What is needed:
Begin at the line below that has "[critical path, stage by stage]" and stop after the line that has "sky130_fd_sc_hd__o221ai_1 | 30 | 30 |". Please restate only those lines, word for word.

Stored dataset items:
BEGIN

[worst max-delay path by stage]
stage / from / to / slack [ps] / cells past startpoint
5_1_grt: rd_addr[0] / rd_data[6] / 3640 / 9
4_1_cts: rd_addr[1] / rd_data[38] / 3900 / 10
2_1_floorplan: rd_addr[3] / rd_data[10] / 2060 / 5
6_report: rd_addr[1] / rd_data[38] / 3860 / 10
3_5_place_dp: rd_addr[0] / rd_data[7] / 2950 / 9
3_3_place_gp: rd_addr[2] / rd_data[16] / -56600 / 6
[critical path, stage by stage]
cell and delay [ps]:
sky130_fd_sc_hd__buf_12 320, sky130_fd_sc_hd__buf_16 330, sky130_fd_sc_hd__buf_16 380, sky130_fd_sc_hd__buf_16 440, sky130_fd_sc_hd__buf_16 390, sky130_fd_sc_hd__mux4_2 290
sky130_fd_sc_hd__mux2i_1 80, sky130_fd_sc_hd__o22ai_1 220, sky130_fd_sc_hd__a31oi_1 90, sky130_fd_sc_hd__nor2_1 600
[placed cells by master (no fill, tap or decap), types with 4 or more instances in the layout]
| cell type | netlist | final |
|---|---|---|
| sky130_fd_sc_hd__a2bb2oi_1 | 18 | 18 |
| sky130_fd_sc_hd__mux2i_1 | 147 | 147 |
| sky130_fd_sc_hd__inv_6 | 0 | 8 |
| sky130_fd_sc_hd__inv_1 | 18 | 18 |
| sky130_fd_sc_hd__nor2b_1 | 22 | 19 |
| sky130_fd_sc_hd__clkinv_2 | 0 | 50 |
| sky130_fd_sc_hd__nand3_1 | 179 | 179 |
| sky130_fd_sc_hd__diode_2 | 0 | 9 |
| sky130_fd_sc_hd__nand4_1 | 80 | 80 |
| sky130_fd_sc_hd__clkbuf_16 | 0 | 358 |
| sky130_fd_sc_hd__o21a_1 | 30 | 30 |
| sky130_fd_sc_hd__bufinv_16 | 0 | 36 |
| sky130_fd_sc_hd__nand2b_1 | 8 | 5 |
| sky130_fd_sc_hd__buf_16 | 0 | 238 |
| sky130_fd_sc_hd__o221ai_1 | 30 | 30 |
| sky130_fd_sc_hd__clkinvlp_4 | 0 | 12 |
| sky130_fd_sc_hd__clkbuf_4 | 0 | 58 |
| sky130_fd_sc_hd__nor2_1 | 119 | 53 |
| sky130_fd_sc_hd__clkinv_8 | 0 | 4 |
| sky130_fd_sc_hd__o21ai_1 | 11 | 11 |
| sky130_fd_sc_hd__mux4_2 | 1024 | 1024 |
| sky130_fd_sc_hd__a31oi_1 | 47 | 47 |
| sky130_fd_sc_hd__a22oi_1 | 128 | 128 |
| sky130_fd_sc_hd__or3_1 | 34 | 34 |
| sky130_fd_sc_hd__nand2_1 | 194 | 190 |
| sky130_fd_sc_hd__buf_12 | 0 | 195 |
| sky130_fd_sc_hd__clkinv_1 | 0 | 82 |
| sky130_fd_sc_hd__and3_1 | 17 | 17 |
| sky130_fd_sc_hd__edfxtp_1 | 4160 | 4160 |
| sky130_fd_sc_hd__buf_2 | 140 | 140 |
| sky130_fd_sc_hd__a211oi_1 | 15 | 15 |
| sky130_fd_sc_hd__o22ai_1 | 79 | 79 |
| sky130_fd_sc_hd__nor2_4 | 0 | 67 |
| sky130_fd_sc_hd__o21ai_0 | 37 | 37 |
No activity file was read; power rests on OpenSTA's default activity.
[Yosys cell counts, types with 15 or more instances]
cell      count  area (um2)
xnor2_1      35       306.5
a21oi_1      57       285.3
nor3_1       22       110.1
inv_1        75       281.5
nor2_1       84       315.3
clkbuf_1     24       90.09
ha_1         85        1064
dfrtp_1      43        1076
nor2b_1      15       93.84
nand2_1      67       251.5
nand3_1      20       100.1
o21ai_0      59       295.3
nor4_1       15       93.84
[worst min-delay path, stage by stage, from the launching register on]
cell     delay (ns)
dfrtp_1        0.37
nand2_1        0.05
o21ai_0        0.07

END

Written answer:
[critical path, stage by stage]
cell and delay [ps]:
sky130_fd_sc_hd__buf_12 320, sky130_fd_sc_hd__buf_16 330, sky130_fd_sc_hd__buf_16 380, sky130_fd_sc_hd__buf_16 440, sky130_fd_sc_hd__buf_16 390, sky130_fd_sc_hd__mux4_2 290
sky130_fd_sc_hd__mux2i_1 80, sky130_fd_sc_hd__o22ai_1 220, sky130_fd_sc_hd__a31oi_1 90, sky130_fd_sc_hd__nor2_1 600
[placed cells by master (no fill, tap or decap), types with 4 or more instances in the layout]
| cell type | netlist | final |
|---|---|---|
| sky130_fd_sc_hd__a2bb2oi_1 | 18 | 18 |
| sky130_fd_sc_hd__mux2i_1 | 147 | 147 |
| sky130_fd_sc_hd__inv_6 | 0 | 8 |
| sky130_fd_sc_hd__inv_1 | 18 | 18 |
| sky130_fd_sc_hd__nor2b_1 | 22 | 19 |
| sky130_fd_sc_hd__clkinv_2 | 0 | 50 |
| sky130_fd_sc_hd__nand3_1 | 179 | 179 |
| sky130_fd_sc_hd__diode_2 | 0 | 9 |
| sky130_fd_sc_hd__nand4_1 | 80 | 80 |
| sky130_fd_sc_hd__clkbuf_16 | 0 | 358 |
| sky130_fd_sc_hd__o21a_1 | 30 | 30 |
| sky130_fd_sc_hd__bufinv_16 | 0 | 36 |
| sky130_fd_sc_hd__nand2b_1 | 8 | 5 |
| sky130_fd_sc_hd__buf_16 | 0 | 238 |
| sky130_fd_sc_hd__o221ai_1 | 30 | 30 |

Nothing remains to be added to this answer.